There is No Debt Crisis In Europe

As much I criticize the Fed for its shortcomings, it pales in comparison to the failures of the ECB. Under its watch, aggregate nominal income and broad money growth has faltered in the Eurozone. This, in turn, has created an economic crisis. Note that causality runs from a weakened economy allowed by the ECB to a debt and financial crisis in the Eurozone, not the other way around. This is a point Ramesh Ponnuru and I have stressed before:
[Observers] tend to think of Europe’s current crisis as the result of overspending welfare states. And these states would indeed be better off with lower spending levels and less regulated labor markets. But many of the nations swept up in the euro-zone crisis, such as Spain and France, had spending and tax revenues well aligned before it hit. The true problem has again been monetary. Europe has for a decade had a monetary policy well suited to the circumstances of Germany but not to those of the rest of the euro zone and especially its periphery. Nominal income in Germany has stayed on a fairly steady trend line. In the periphery, however, it first went way up and then crashed. For the euro zone as a whole, nominal spending has fallen far below its previous trend—and has been continuing to fall farther away from it. Monetary policy therefore remains very tight in the euro zone overall. One effect of that drop-off, in Europe and in the U.S., has been to make debt burdens more onerous.
The graph below underscores this point. It shows that below-trend growth in Eurozone NGDP--the NGDP gap--has been matched by a rise in Eurozone government debt. The Eurozone crisis, then, is a nominal GDP crisis, not a debt crisis:


I bring this up because today we learn just how bad conditions are becoming in the Eurozone: unemployment hit 12.1% in March, 2013! Michael Darda of MKM Partners observes that this is the highest unemployment rate in the Eurozone over the past few decades. And on a country-by-country basis the unemployment numbers are even more harrowing, as shown by Ryan Avent. What more will it take for the ECB to act more aggressively? Apparently, intense human suffering is not enough. Maybe the advent of Abenomics in Japan in conjunction with the Fed's ongoing QE3 program will spur the ECB into action out of fear of losing external competitiveness. How ironic it would be if Europe's periphery became the main beneficiary of Abenomics. 

7 comments:

  1. Actually Michael Darda is understating things. The current unemployment rate of 12.1% is almost certainly the highest in aggregate for the 17 nations that comprise the eurozone since the Great Depression.

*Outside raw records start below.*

From an optimization exercise on the open Yosys and OpenROAD flow, aimed at small area, a short achievable clock period and few clock cycles per item; shortcuts taken in it are not production practice.
In this exercise RTL edits were held to simulation tests only and were not proved equivalent to the original.

--- flow/run.sh ---
#!/bin/bash
# The standard layout, with the ports buffered by the smallest buffer
# (sky130_fd_sc_hd__buf_1) instead of the default delay buffer, and timing
# repair aiming 14 ns below the clock period.
set -euo pipefail
bash standard.sh "BUFFER_PORTS_ARGS=-buffer_cell sky130_fd_sc_hd__buf_1" SETUP_SLACK_MARGIN=14 finish > standard_flow.log 2>&1
--- standard.sh ---
#!/bin/bash
# synth_recipe.tcl (not shown) runs the flow's synth.tcl, then flattens the netlist and writes it again
# the make line also repeats each setting of config.mk as NAME=value (left out here)
make -C /OpenROAD-flow-scripts/flow DESIGN_CONFIG=/design/flow/config.mk WORK_HOME=/design/flow/orfs CLKGATE_MAP_FILE= SYNTH_SCRIPT=/design/flow/synth_recipe.tcl "${@:-finish}"
--- config.mk ---
export PLATFORM = sky130hd
export DESIGN_NAME = gst_ecc
export DESIGN_NICKNAME = gst_ecc
export VERILOG_FILES = /design/flow/design.v
export SDC_FILE = /design/flow/constraint.sdc
export NUM_CORES = 4
export LEC_CHECK = 0
export CAP_MARGIN = 20
export CORE_MARGIN = 2
export CORE_UTILIZATION = 40
export CTS_BUF_LIST = sky130_fd_sc_hd__clkbuf_8
export SLEW_MARGIN = 20
--- constraint.sdc ---
create_clock -name core_clock -period 25.0 [get_ports {clk}]
set_input_delay 5.0000 -clock core_clock [delete_from_list [all_inputs] [get_ports {clk}]]
set_output_delay 5.0000 -clock core_clock [all_outputs]
set_load 0.01 [all_outputs]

    Eurostat has the estimated EA17 unemployment rate going back to January 1995. It reached a peak of 10.9% in the first half of 1997:

    Eurostat also has the estimated EA12 unemployment rate going back to January 1993. The EA12 and EA17 rates rarely differ much, if at all, since the only EA17 countries that the EA12 does not contain are Cyprus, Estonia, Malta, Slovakia and Slovenia, which together only have 3% of the eurozone's population.

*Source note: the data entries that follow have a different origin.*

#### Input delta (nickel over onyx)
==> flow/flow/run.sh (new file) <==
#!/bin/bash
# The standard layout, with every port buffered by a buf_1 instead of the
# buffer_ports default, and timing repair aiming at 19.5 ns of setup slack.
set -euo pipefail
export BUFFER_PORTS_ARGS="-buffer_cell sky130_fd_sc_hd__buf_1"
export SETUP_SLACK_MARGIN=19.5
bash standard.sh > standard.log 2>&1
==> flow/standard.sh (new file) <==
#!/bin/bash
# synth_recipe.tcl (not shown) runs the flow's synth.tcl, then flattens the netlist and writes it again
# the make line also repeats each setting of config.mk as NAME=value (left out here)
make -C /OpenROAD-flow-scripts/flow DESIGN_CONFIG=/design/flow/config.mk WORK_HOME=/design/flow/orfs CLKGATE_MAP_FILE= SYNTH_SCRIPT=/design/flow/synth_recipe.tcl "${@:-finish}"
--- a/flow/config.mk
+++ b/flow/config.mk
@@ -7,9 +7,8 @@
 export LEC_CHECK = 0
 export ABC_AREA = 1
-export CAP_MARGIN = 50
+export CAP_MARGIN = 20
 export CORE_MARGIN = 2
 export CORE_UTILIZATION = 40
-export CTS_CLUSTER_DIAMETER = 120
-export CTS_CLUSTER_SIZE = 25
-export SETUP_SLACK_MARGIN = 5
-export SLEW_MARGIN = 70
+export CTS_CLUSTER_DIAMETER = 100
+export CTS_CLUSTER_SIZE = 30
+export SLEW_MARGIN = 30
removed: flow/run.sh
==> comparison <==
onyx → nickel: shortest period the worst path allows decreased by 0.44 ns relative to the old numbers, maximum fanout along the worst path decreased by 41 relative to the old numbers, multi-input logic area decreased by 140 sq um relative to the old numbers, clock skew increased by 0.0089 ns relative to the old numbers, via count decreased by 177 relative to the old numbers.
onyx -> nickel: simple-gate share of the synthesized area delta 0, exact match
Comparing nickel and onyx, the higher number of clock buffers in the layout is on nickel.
Source: an optimization exercise on an open RTL-to-GDS flow (aim: small area, a short achievable clock period and few clock cycles per item). Production flows keep margins and buffers that such runs may drop. Function was checked by simulation only, so behaviour that the tests miss may differ from the original.

==> inputs of 07-10 <==
==> flow/design.v <==
module keccak_rc (
    input  wire [4:0]  round,
    output reg  [63:0] rc
);
    always @(*) begin
        case (round)
            5'd0:  rc = 64'h0000000000000001;
            5'd1:  rc = 64'h0000000000008082;
            5'd2:  rc = 64'h800000000000808A;
            5'd3:  rc = 64'h8000000080008000;
            5'd4:  rc = 64'h000000000000808B;
            5'd5:  rc = 64'h0000000080000001;
            5'd6:  rc = 64'h8000000080008081;
            5'd7:  rc = 64'h8000000000008009;
            5'd8:  rc = 64'h000000000000008A;
            5'd9:  rc = 64'h0000000000000088;
            5'd10: rc = 64'h0000000080008009;
            5'd11: rc = 64'h000000008000000A;
            5'd12: rc = 64'h000000008000808B;
            5'd13: rc = 64'h800000000000008B;
            5'd14: rc = 64'h8000000000008089;
            5'd15: rc = 64'h8000000000008003;
            5'd16: rc = 64'h8000000000008002;
            5'd17: rc = 64'h8000000000000080;
            5'd18: rc = 64'h000000000000800A;
            5'd19: rc = 64'h800000008000000A;
            5'd20: rc = 64'h8000000080008081;
            5'd21: rc = 64'h8000000000008080;
            5'd22: rc = 64'h0000000080000001;
            5'd23: rc = 64'h8000000080008008;
            default: rc = 64'h0;
        endcase
    end
endmodule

    The EA12 unemployment rate reached a high of 10.9% in early 1997 and again in 1994.

    Standardized annual unemployment rates (not consistent with the Eurostat data) for 1950-94 for seven of the eurozone members (containing about 75% of the eurozone's population) can be found here:

    http://www.econstor.eu/bitstream/10419/46987/1/257748644.pdf

    France, Italy, Austria and Finland each attained their highest unemployment rate during this period in 1994. West Germany had a higher rate in 1950-52 and again in 1983-85. The Netherlands had a higher rate in 1981-1990 and Belgium in 1981-87. A weighted average reveals that the unemployment rate for these seven countries was on average higher in 1994 than anytime else during 1950-94.

    The other five EA12 countries include Spain, Portugal, Greece, Ireland and Luxembourg. Eurostat has unemployment rates for Portugal, Ireland and Luxembourg going back to January 1983 and for Spain back to April 1986. The OECD has Spain's unemployment rate going back to January 1978.

    Spain easily has a larger population than the other four of these countries combined and its unemployment rate was higher in 1994 than anytime prior. Again an estimated weighted average suggests that the unemployment rate of these countries probably was higher in 1994 than in the decade preceding. Moreover as was true of the rest of the EA12, unemployment rates were probably rather low during the 1950s, 1960s and 1970s.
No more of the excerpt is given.